You could put it in the positive too.


----------



## EVfun (Mar 14, 2010)

Generally, one fuse in each battery box or right next to it. The idea is that if shorting occurs it most likely will be a cable that goes between battery boxes getting damaged and shorting to the chassis. If a second cable between battery boxes doing the same what could happen? You want to know that no matter which two that happens to the pack will not dump all its energy in a short circuit. Two undetected shorts are normally unlikely, but could happen in an instant in a traffic accident.


----------



## z_power (Dec 17, 2011)

I know these are "safe" chemistry but what if one or more cells get shorted inside? It could end up as two series strings connected in parallel, where one's OCV is for example 180V and another's 175V; large ballancing current flows trough interconnects without any fuse... I'd use individual fuse with 1/2 rating on each serial string.
PS had this happened with NiMH, caugt fire thanks to interconnecting cables insulation melting and shorting to sheetmetal.


----------



## skooler (Mar 26, 2011)

EVfun said:


> Generally, one fuse in each battery box or right next to it. The idea is that if shorting occurs it most likely will be a cable that goes between battery boxes getting damaged and shorting to the chassis. If a second cable between battery boxes doing the same what could happen? You want to know that no matter which two that happens to the pack will not dump all its energy in a short circuit. Two undetected shorts are normally unlikely, but could happen in an instant in a traffic accident.


+1 on this.

The uk spec asks for a fuse in each battery box and a fuse for the whole system.


----------



## dougingraham (Jul 26, 2011)

Best practice would be a fuse in each battery box. Fuses are there to protect the cables in the event of a short.
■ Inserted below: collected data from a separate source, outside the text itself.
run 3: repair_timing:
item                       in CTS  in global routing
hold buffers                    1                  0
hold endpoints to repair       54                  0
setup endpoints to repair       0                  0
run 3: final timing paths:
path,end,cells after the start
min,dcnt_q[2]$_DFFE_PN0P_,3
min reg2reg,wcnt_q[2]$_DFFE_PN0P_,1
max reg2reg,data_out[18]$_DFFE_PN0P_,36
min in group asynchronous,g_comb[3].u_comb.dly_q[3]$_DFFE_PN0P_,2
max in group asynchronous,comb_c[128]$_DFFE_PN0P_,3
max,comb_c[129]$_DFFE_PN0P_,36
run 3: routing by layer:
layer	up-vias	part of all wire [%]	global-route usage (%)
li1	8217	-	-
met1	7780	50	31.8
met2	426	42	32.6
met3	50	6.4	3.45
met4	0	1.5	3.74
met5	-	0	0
`config.mk`:
```
export PLATFORM = sky130hd
export DESIGN_NAME = ifetch_queue
export DESIGN_NICKNAME = d
export VERILOG_FILES = /design/src/rtl/ifetch_queue.sv
export SDC_FILE = /design/constraint.sdc
export NUM_CORES = 1
export LEC_CHECK = 0
export CAP_MARGIN = 25
export CORE_MARGIN = 2
export CORE_UTILIZATION = 57
export DETAILED_ROUTE_END_ITERATION = 8
export GPL_ROUTABILITY_DRIVEN = 0
export MAX_ROUTING_LAYER = met4
export PLACE_DENSITY = 0.78
export REMOVE_ABC_BUFFERS = 1
export SYNTH_ARGS = -nofsm -noshare
export SYNTH_HDL_FRONTEND = slang
export SYNTH_SLANG_ARGS = --single-unit
```
`constraint.sdc`:
```
create_clock -name clk -period 32.3 [get_ports clk]
set_input_delay 6.46 -clock clk [delete_from_list [all_inputs] [get_ports clk]]
set_output_delay 6.46 -clock clk [all_outputs]
set_load 0.02 [all_outputs]
```
`src/rtl/ifetch_queue.sv`:
```
// ifetch_queue: instruction fetch stage in front of the single-cycle datapath.
//
// Owns the program counter, issues one sequential instruction-memory read per
// cycle whenever the buffer has room, and queues each returned {pc, insn} pair
// in a DEPTH-entry FIFO that feeds the datapath. A taken branch/jump from
// execute (redirect) flushes the FIFO and restarts fetch at the target.
//
// Optional build macro: IFETCH_PERF_CNT_EN adds the perf_fetched and
// perf_flushes counter outputs. With it undefined, those ports and their logic
// are absent and all other behaviour is identical.
//
// Ports:
//   clk            in   clock, rising edge
//   reset          in   asynchronous active-high reset
//   imem_req       out  read request this cycle (0 while reset is high)
//   imem_addr      out  read address, word aligned
//   imem_rdata     in   read data, valid with imem_rvalid
//   imem_rvalid    in   response strobe, exactly 1 cycle after imem_req
//   redirect_valid in   taken branch/jump from execute
//   redirect_pc    in   redirect target (bits [1:0] ignored)
//   inst_valid     out  FIFO head valid
//   inst_ready     in   datapath accepts the head
//   inst_pc        out  head PC
//   inst_data      out  head instruction word
//   perf_fetched   out  (macro only) pushes into the FIFO, wraps at 2^32
//   perf_flushes   out  (macro only) redirect cycles, wraps at 2^32
//
// Handshake: a transfer on inst_* happens in every cycle where inst_valid and
// inst_ready are both 1 at the rising edge; inst_valid never depends on
// inst_ready, and the head stays stable until it is accepted or flushed.
module ifetch_queue #(
  parameter int              XLEN     = 64,
  parameter int              DEPTH    = 4,
  parameter logic [XLEN-1:0] RESET_PC = '0
) (
  input  logic            clk,
  input  logic            reset,
  output logic            imem_req,
  output logic [XLEN-1:0] imem_addr,
  input  logic [31:0]     imem_rdata,
  input  logic            imem_rvalid,
  input  logic            redirect_valid,
  input  logic [XLEN-1:0] redirect_pc,
  output logic            inst_valid,
  input  logic            inst_ready,
  output logic [XLEN-1:0] inst_pc,
  output logic [31:0]     inst_data
`ifdef IFETCH_PERF_CNT_EN
  ,
  output logic [31:0]     perf_fetched,
  output logic [31:0]     perf_flushes
`endif
);

  localparam int PW = (DEPTH > 1) ? $clog2(DEPTH) : 1;
  localparam int CW = PW + 1;
  localparam logic [CW:0] DEPTH_C = (CW+1)'(DEPTH);

  logic [XLEN-1:0] pc_q, pc_d;
  logic            inflight_q;
  logic [XLEN-1:0] issued_addr_q;
  logic [CW-1:0]   count_q, count_d;
  logic [PW-1:0]   rd_ptr_q, rd_ptr_d;
  logic [PW-1:0]   wr_ptr_q, wr_ptr_d;
  logic [XLEN-1:0] pc_mem_q   [DEPTH];
  logic [31:0]     data_mem_q [DEPTH];

  logic [XLEN-1:0] redirect_aligned;
  logic [CW:0]     credit_used;
  logic            push;
  logic            pop;

  // Low target bits are defined as don't-care.
  logic unused_redirect_bits;
  assign unused_redirect_bits = ^redirect_pc[1:0];

  assign redirect_aligned = {redirect_pc[XLEN-1:2], 2'b00};

  // Credit counts both stored entries and the response still on its way.
  // A pop in this cycle earns no credit, which keeps the check off the
  // inst_ready path and makes overflow impossible. Redirect bypasses the
  // check because it empties the FIFO at the same edge.
  assign credit_used = {1'b0, count_q} + {{CW{1'b0}}, inflight_q};
  assign imem_req    = !reset && (redirect_valid || (credit_used < DEPTH_C));
  assign imem_addr   = redirect_valid ? redirect_aligned : pc_q;

  // Responses without a matching request, or landing in a redirect cycle,
  // belong to a stale or nonexistent fetch and are dropped.
  assign push = imem_rvalid && inflight_q && !redirect_valid;
  assign pop  = inst_valid && inst_ready;

  assign inst_valid = (count_q != '0);
  assign inst_pc    = pc_mem_q[rd_ptr_q];
  assign inst_data  = data_mem_q[rd_ptr_q];

  always_comb begin
    pc_d     = pc_q;
    count_d  = count_q;
    rd_ptr_d = rd_ptr_q;
    wr_ptr_d = wr_ptr_q;
    if (imem_req) begin
      pc_d = imem_addr + XLEN'(4);
    end
    if (redirect_valid) begin
      count_d  = '0;
      rd_ptr_d = '0;
      wr_ptr_d = '0;
    end else begin
      if (push) wr_ptr_d = wr_ptr_q + PW'(1);
      if (pop)  rd_ptr_d = rd_ptr_q + PW'(1);
      case ({push, pop})
        2'b10:   count_d = count_q + CW'(1);
        2'b01:   count_d = count_q - CW'(1);
        default: count_d = count_q;
      endcase
    end
  end

  always_ff @(posedge clk or posedge reset) begin
    if (reset) begin
      pc_q          <= RESET_PC;
      inflight_q    <= 1'b0;
      issued_addr_q <= '0;
      count_q       <= '0;
      rd_ptr_q      <= '0;
      wr_ptr_q      <= '0;
    end else begin
      pc_q       <= pc_d;
      inflight_q <= imem_req;
      if (imem_req) issued_addr_q <= imem_addr;
      count_q    <= count_d;
      rd_ptr_q   <= rd_ptr_d;
      wr_ptr_q   <= wr_ptr_d;
    end
  end

  // Storage is reset so the head outputs read 0 while empty after reset.
  always_ff @(posedge clk or posedge reset) begin
    if (reset) begin
      for (int i = 0; i < DEPTH; i++) begin
        pc_mem_q[i]   <= '0;
        data_mem_q[i] <= '0;
      end
    end else if (push) begin
      pc_mem_q[wr_ptr_q]   <= issued_addr_q;
      data_mem_q[wr_ptr_q] <= imem_rdata;
    end
  end

`ifdef IFETCH_PERF_CNT_EN
  logic [31:0] perf_fetched_q;
  logic [31:0] perf_flushes_q;

  always_ff @(posedge clk or posedge reset) begin
    if (reset) begin
      perf_fetched_q <= '0;
      perf_flushes_q <= '0;
    end else begin
      if (push)           perf_fetched_q <= perf_fetched_q + 32'd1;
      if (redirect_valid) perf_flushes_q <= perf_flushes_q + 32'd1;
    end
  end

  assign perf_fetched = perf_fetched_q;
  assign perf_flushes = perf_flushes_q;
`endif

endmodule

```
==> flow_summary.toml <==
[cells_and_area]
area_delta_synth_final_pct = 19.86
multi_input_area_um2 = 10680
finish.instance_area_um2 = 29140
seqCellArea_um2 = 12970
mostFrequentLayoutCells = "dfrtp_1, mux2_2, clkdlybuf4s50_1"
layout-drive-gt1-share = 0.2975
fin_nets = 2167
finalNonFillerCells = 2645
final_common_cell = "dfrtp_1"
fill_cells = 2933

[pwr]
peakVddDrop_mv = 0.04549
finalPower_w = 0.002348
p_per_area_nw_per_um2 = 80.58
power.leakage_nw = 13.09

[global_route]
gr-total-overflow = 0
grt_usage = 0.2740
antenna_found_initial = 5
grt_pass1_wl_mm = 91.62
grt_max_degree = 174
first_global_vias = 16260

[setup_path]
start_kind = "primary input"
end_kind = "output port"
required_ns = 25.84
crit_arrival_ns = 8.88
crit_fanout = 96
worstSetupPathType = "in -> out"

[cts]
cts_setup_buffers = 0
insertion_delay_ns = 0.60
cts.clk_slew.worst_paths_ns = 0.06
ctsRootBufferMaster = "clkbuf_16"
cts_hold_buffers = 0
cts_resized = 0
cts_made_buffers = 53
h-tree-depth = 2
cts_sinks = 518
cts_tree = "yes"
cts_buffer_depth = 3

[timing]
worst_pin_slew_ns = 1.074
grt_setup_unrepaired = "no"
setup_violations = 0
min_period_ns = 15.34
fin_crit_sh = 0.4748
max_slew_margin = 0.2843
hold_viol = 0
fmax_ghz = 0.06520
skew_ns = 0.02309
drv_slew = 0

[floorplan]
core_um2 = 42040
dieArea_um2 = 44320
die_w_um = 210.5
rows = 75
start_util = 0.5783
fp.dieH_um = 210.5
io_pins = 263

[placed_design]
dpl.hpwl_mm = 37.12
io_buffers = 260
dpl_cell_area_um2 = 27290
numPlacedInstances = 2541

[synthesis]
netlist_instances = 1835
syn_avg_cell_area_um2 = 13.25
synthFlopType = "dfrtp_1"
netlist_area_um2 = 24310
ys_types = 58
synth-seq-cells = 518
synthArstFlopShare = 1.000
yosysWarnings = 0
seq_area_frac_synth = 0.5331
synth_edf_count = 0

[detailed_routing]
drtIter0Drc = 1116
post_drt_wl_per_cell_um = 21.82
via_per_inst = 5.943
vias = 15720
wirelength_mm = 57.72
drc = 0
first_pass_iters = 6
drtAntennaViolNets = 0

[flow_run]
timing.max_cap.violations = 0

[outcome]
status = "finished, final reports clean"

[worst_hold_path]
hp-class = "reg -> reg"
That is an odd way to do your batteries. I would tie the two boxes together with a single cable instead of trying to keep the strings separate.


----------



## bigmouse (Sep 28, 2008)

RIPPERTON said:


> Usually the contactor is in the positive line.
> they both should be in the engine bay so you can check them.
> You could put it in the positive too.


I would certainly advocate for using a contactor on each terminal. This is what the Chevy Volt and other EVs do. They do it so that you can remove the battery and not have voltage present on any external terminals. It's a good idea in a conversion as well because it allows you to work on motor controller connections without risk of HV being present.

A compromise would be to install a resistor across one of the contactors, close the other one to precharge, then the one with the resistor to drive.

As for fuses, definately fuse the parallel strings from each other. I would use a setup similar to what z_power described with the added safety of the same precautions taken in each battery box.

In your case, I'd put fuses on the positive terminals of banks 0 and 8, as well as 2 and 10 (especially if you're going to parallel mid-pack and bring one cable out between the two boxes). You could do it on the appropriate negative terminals instead if that's more convenient.


----------